The porter bowed immediately. “We had been expecting you about seven, sir.” And straight away he added something else in English, which Sponer failed to understand.
“I was held up,” Sponer muttered.
Another man, in a suit, suddenly stood before him.
“Mr Mortimer?” he asked. “This way please!” And he noiselessly hurried towards a lift door. Sponer followed. They entered the lift. A bellboy was suddenly at his side to take the overcoat from his arm. The lift started, then stopped. They got out. They walked along carpeted, glittering marble corridors. A door was swung open, a chandelier lit up, mirrors of a salon gleamed all round, a bedroom with brocade bed covers was illuminated, snow-white walls, nickel and chrome fittings shone in a bathroom, and the soft-spoken manager — addressing him now in English, now in German, eager to explain and recommend — bowed again, taking a step backwards to allow a second small boy to hand Sponer his mail, comprising a few letters and two telegrams.
“Would Sir require anything else,” Sponer heard the manager ask.
Sponer shook his head. If there was anything else he wanted he’d ring, he muttered; and the manager, the man who brought the luggage, and the two boys bowed and disappeared.

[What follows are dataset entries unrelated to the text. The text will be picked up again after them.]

File: src/rtl/conv_relu_maxpool.sv
// conv_relu_maxpool
//   Post-processing stage that sits directly after the convolution engine.
//   It consumes the raster-order stream of signed convolution results and applies
//   2x2, stride-2 max pooling followed by optional ReLU. For each frame it emits a
//   raster-order pooled map of (OUT_SIZE/2)x(OUT_SIZE/2) values.
//
//   Ports
//     clk           rising-edge clock
//     rst           synchronous, active-high reset
//     i_y           signed conv sample, raster order (row-major)
//     i_valid       i_y is valid this cycle; gaps of any length are allowed
//     o_y           signed pooled result; holds its last value while o_valid=0
//     o_valid       one-cycle pulse per pooled value
//     o_frame_done  high together with o_valid for the last pooled value of a frame
//
//   Handshake: the input is valid-only. Each i_valid=1 cycle is exactly one sample.
//   The output is valid-only with no backpressure, so the consumer must take o_y
//   on every cycle where o_valid=1. The output rate is at most one result per two
//   input samples.
module conv_relu_maxpool #(
  parameter int SUM_BW   = 16,
  parameter int OUT_SIZE = 28,
  parameter int CNT_BW   = 5,
  parameter int RELU_EN  = 1
) (
  input  logic                     clk,
  input  logic                     rst,
  input  logic signed [SUM_BW-1:0] i_y,
  input  logic                     i_valid,
  output logic signed [SUM_BW-1:0] o_y,
  output logic                     o_valid,
  output logic                     o_frame_done
);

  localparam int HALF = OUT_SIZE / 2;
  localparam logic [CNT_BW-1:0] LAST = CNT_BW'(OUT_SIZE - 1);

  logic [CNT_BW-1:0]        col_q, col_d;
  logic [CNT_BW-1:0]        row_q, row_d;
  logic signed [SUM_BW-1:0] hold_q, hold_d;
  logic signed [SUM_BW-1:0] o_y_q, o_y_d;
  logic                     o_valid_q, o_valid_d;
  logic                     o_frame_done_q, o_frame_done_d;

  // One entry per pooling window column. Each entry holds the max of the even-row
  // pair. It is always written on the even row before the odd row reads it, so the
  // buffer needs no reset.
  logic signed [SUM_BW-1:0] rowbuf_q [HALF];
  logic                     rowbuf_we;
  logic signed [SUM_BW-1:0] pair_max;
  logic signed [SUM_BW-1:0] win_max;
  logic [CNT_BW-2:0]        buf_idx;

  function automatic logic signed [SUM_BW-1:0] smax(
    input logic signed [SUM_BW-1:0] a,
    input logic signed [SUM_BW-1:0] b
  );
    return (a > b) ? a : b;
  endfunction

  assign buf_idx  = col_q[CNT_BW-1:1];
  assign pair_max = smax(hold_q, i_y);
  assign win_max  = smax(rowbuf_q[buf_idx], pair_max);

  always_comb begin
    col_d          = col_q;
    row_d          = row_q;
    hold_d         = hold_q;
    o_y_d          = o_y_q;
    o_valid_d      = 1'b0;
    o_frame_done_d = 1'b0;
    rowbuf_we      = 1'b0;

    if (i_valid) begin
      if (col_q == LAST) begin
        col_d = '0;
        row_d = (row_q == LAST) ? '0 : row_q + 1'b1;
      end else begin
        col_d = col_q + 1'b1;
      end

      if (!col_q[0]) begin
        // The left column of a window is kept only until its right neighbour arrives.
        hold_d = i_y;
      end else if (!row_q[0]) begin
        rowbuf_we = 1'b1;
      end else begin
        o_valid_d      = 1'b1;
        o_y_d          = ((RELU_EN != 0) && win_max[SUM_BW-1]) ? '0 : win_max;
        o_frame_done_d = (row_q == LAST) && (col_q == LAST);
      end
    end
  end

  always_ff @(posedge clk) begin
    if (rst) begin
      col_q          <= '0;
      row_q          <= '0;
      hold_q         <= '0;
      o_y_q          <= '0;
      o_valid_q      <= 1'b0;
      o_frame_done_q <= 1'b0;
    end else begin
      col_q          <= col_d;
      row_q          <= row_d;
      hold_q         <= hold_d;
      o_y_q          <= o_y_d;
      o_valid_q      <= o_valid_d;
      o_frame_done_q <= o_frame_done_d;
    end
  end

  // A write during reset is harmless: entries are always rewritten before they are read.
  always_ff @(posedge clk) begin
    if (rowbuf_we) begin
      rowbuf_q[buf_idx] <= pair_max;
    end
  end

  assign o_y          = o_y_q;
  assign o_valid      = o_valid_q;
  assign o_frame_done = o_frame_done_q;

endmodule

He was left standing in the middle of the room, in Mortimer’s room, in Mortimer’s clothes, in Mortimer’s life. And in his hand he held Mortimer’s letters. He planned to spend a night in the dead man’s life and be gone the next morning, no matter where, disappear, become himself again, Sponer, the taxi driver who had delivered Mortimer alive and well at the Bristol, and whom no one could accuse if he was later asked, “Where is he? Where’s Jack Mortimer?” Hadn’t he arrived at the Bristol with his luggage, spent a night, and left the following day? — Where to? — None of my business! How should I know? Go and ask someone else! He left my cab and went into the hotel; how should I know what he did after that?
For one night only he would live Mortimer’s life, and the next morning he’d return to his own. Because otherwise people might turn up who knew Mortimer, or who had business to discuss that only Mortimer could handle, or a question to put to him to which only Mortimer knew the answer.
But he, Sponer, wouldn’t be there any more. The dead man’s life into which he had stepped would be over in a few hours.
But that’s not how things turned out. It was no longer a question of hours. One doesn’t step into anyone’s life, not even a dead man’s, without having to live it to the end.
He, Sponer, was now Jack Mortimer, the living. And that’s how he would have to stay, right up to Mortimer’s death.